### ASSIGNMENT
Without changing a single word, output each entry.

### RECORDS TO USE
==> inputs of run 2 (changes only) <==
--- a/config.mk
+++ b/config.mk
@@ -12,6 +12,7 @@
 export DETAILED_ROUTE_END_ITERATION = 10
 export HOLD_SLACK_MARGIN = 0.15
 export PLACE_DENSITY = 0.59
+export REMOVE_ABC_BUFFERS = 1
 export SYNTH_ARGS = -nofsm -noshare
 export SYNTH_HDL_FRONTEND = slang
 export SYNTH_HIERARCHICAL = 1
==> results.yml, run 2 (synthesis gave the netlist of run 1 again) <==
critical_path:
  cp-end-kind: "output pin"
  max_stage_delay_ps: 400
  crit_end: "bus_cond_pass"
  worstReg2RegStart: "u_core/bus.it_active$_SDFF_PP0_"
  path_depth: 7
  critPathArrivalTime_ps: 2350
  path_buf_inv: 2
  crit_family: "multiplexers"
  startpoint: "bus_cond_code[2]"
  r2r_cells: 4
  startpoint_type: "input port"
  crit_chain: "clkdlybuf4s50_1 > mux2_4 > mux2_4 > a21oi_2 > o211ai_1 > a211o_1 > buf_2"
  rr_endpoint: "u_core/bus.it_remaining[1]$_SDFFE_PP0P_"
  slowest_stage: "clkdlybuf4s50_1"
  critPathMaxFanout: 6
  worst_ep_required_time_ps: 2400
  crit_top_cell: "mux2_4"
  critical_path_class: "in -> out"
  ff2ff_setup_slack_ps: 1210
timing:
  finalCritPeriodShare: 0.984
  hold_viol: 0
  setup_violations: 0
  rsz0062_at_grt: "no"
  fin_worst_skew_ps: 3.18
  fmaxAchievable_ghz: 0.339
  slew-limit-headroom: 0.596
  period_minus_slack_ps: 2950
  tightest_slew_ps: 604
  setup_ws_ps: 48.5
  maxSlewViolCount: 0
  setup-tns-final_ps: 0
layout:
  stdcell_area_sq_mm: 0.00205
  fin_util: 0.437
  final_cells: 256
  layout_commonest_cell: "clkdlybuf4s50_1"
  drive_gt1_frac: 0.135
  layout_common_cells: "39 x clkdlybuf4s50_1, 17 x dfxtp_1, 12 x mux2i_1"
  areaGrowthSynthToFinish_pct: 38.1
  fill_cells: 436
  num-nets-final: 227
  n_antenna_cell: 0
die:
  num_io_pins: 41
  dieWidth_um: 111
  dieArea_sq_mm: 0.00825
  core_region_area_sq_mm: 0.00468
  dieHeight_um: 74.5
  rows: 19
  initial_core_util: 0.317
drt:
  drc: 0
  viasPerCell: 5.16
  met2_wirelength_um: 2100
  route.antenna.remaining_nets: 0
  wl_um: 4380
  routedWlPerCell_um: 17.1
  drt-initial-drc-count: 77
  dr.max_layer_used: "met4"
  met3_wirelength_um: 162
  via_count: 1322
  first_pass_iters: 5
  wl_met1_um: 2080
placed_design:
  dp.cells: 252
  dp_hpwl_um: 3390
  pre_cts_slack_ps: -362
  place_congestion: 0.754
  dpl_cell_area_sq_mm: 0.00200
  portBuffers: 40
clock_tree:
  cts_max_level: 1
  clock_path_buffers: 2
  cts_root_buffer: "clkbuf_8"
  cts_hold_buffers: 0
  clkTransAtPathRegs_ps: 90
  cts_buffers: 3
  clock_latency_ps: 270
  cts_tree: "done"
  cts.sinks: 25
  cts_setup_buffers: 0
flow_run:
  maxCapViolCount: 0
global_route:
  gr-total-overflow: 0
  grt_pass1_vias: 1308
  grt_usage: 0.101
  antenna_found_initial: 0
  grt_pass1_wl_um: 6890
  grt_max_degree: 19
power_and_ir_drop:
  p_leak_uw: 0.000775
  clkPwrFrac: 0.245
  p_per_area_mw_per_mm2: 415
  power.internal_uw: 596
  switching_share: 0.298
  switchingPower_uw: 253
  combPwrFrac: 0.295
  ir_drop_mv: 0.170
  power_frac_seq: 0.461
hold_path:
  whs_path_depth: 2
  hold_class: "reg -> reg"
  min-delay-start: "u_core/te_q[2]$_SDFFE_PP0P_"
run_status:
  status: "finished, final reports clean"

### RESPONSE BOX
==> inputs of run 2 (changes only) <==
--- a/config.mk
+++ b/config.mk
@@ -12,6 +12,7 @@
 export DETAILED_ROUTE_END_ITERATION = 10
 export HOLD_SLACK_MARGIN = 0.15
 export PLACE_DENSITY = 0.59
+export REMOVE_ABC_BUFFERS = 1
 export SYNTH_ARGS = -nofsm -noshare
 export SYNTH_HDL_FRONTEND = slang
 export SYNTH_HIERARCHICAL = 1
==> results.yml, run 2 (synthesis gave the netlist of run 1 again) <==
critical_path:
  cp-end-kind: "output pin"
  max_stage_delay_ps: 400
  crit_end: "bus_cond_pass"
  worstReg2RegStart: "u_core/bus.it_active$_SDFF_PP0_"
  path_depth: 7
  critPathArrivalTime_ps: 2350
  path_buf_inv: 2
  crit_family: "multiplexers"
  startpoint: "bus_cond_code[2]"
  r2r_cells: 4
  startpoint_type: "input port"
  crit_chain: "clkdlybuf4s50_1 > mux2_4 > mux2_4 > a21oi_2 > o211ai_1 > a211o_1 > buf_2"
  rr_endpoint: "u_core/bus.it_remaining[1]$_SDFFE_PP0P_"
  slowest_stage: "clkdlybuf4s50_1"
  critPathMaxFanout: 6
  worst_ep_required_time_ps: 2400
  crit_top_cell: "mux2_4"
  critical_path_class: "in -> out"
  ff2ff_setup_slack_ps: 1210
timing:
  finalCritPeriodShare: 0.984
  hold_viol: 0
  setup_violations: 0
  rsz0062_at_grt: "no"
  fin_worst_skew_ps: 3.18
  fmaxAchievable_ghz: 0.339
  slew-limit-headroom: 0.596
  period_minus_slack_ps: 2950
  tightest_slew_ps: 604
  setup_ws_ps: 48.5
  maxSlewViolCount: 0
  setup-tns-final_ps: 0
layout:
  stdcell_area_sq_mm: 0.00205
  fin_util: 0.437
  final_cells: 256
  layout_commonest_cell: "clkdlybuf4s50_1"
  drive_gt1_frac: 0.135
  layout_common_cells: "39 x clkdlybuf4s50_1, 17 x dfxtp_1, 12 x mux2i_1"
  areaGrowthSynthToFinish_pct: 38.1
  fill_cells: 436
  num-nets-final: 227
  n_antenna_cell: 0
die:
  num_io_pins: 41
  dieWidth_um: 111
  dieArea_sq_mm: 0.00825
  core_region_area_sq_mm: 0.00468
  dieHeight_um: 74.5
  rows: 19
  initial_core_util: 0.317
drt:
  drc: 0
  viasPerCell: 5.16
  met2_wirelength_um: 2100
  route.antenna.remaining_nets: 0
  wl_um: 4380
  routedWlPerCell_um: 17.1
  drt-initial-drc-count: 77
  dr.max_layer_used: "met4"
  met3_wirelength_um: 162
  via_count: 1322
  first_pass_iters: 5
  wl_met1_um: 2080
placed_design:
  dp.cells: 252
  dp_hpwl_um: 3390
  pre_cts_slack_ps: -362
  place_congestion: 0.754
  dpl_cell_area_sq_mm: 0.00200
  portBuffers: 40
clock_tree:
  cts_max_level: 1
  clock_path_buffers: 2
  cts_root_buffer: "clkbuf_8"
  cts_hold_buffers: 0
  clkTransAtPathRegs_ps: 90
  cts_buffers: 3
  clock_latency_ps: 270
  cts_tree: "done"
  cts.sinks: 25
  cts_setup_buffers: 0
flow_run:
  maxCapViolCount: 0
global_route:
  gr-total-overflow: 0
  grt_pass1_vias: 1308
  grt_usage: 0.101
  antenna_found_initial: 0
  grt_pass1_wl_um: 6890
  grt_max_degree: 19
power_and_ir_drop:
  p_leak_uw: 0.000775
  clkPwrFrac: 0.245
  p_per_area_mw_per_mm2: 415
  power.internal_uw: 596
  switching_share: 0.298
  switchingPower_uw: 253
  combPwrFrac: 0.295
  ir_drop_mv: 0.170
  power_frac_seq: 0.461
hold_path:
  whs_path_depth: 2
  hold_class: "reg -> reg"
  min-delay-start: "u_core/te_q[2]$_SDFFE_PP0P_"
run_status:
  status: "finished, final reports clean"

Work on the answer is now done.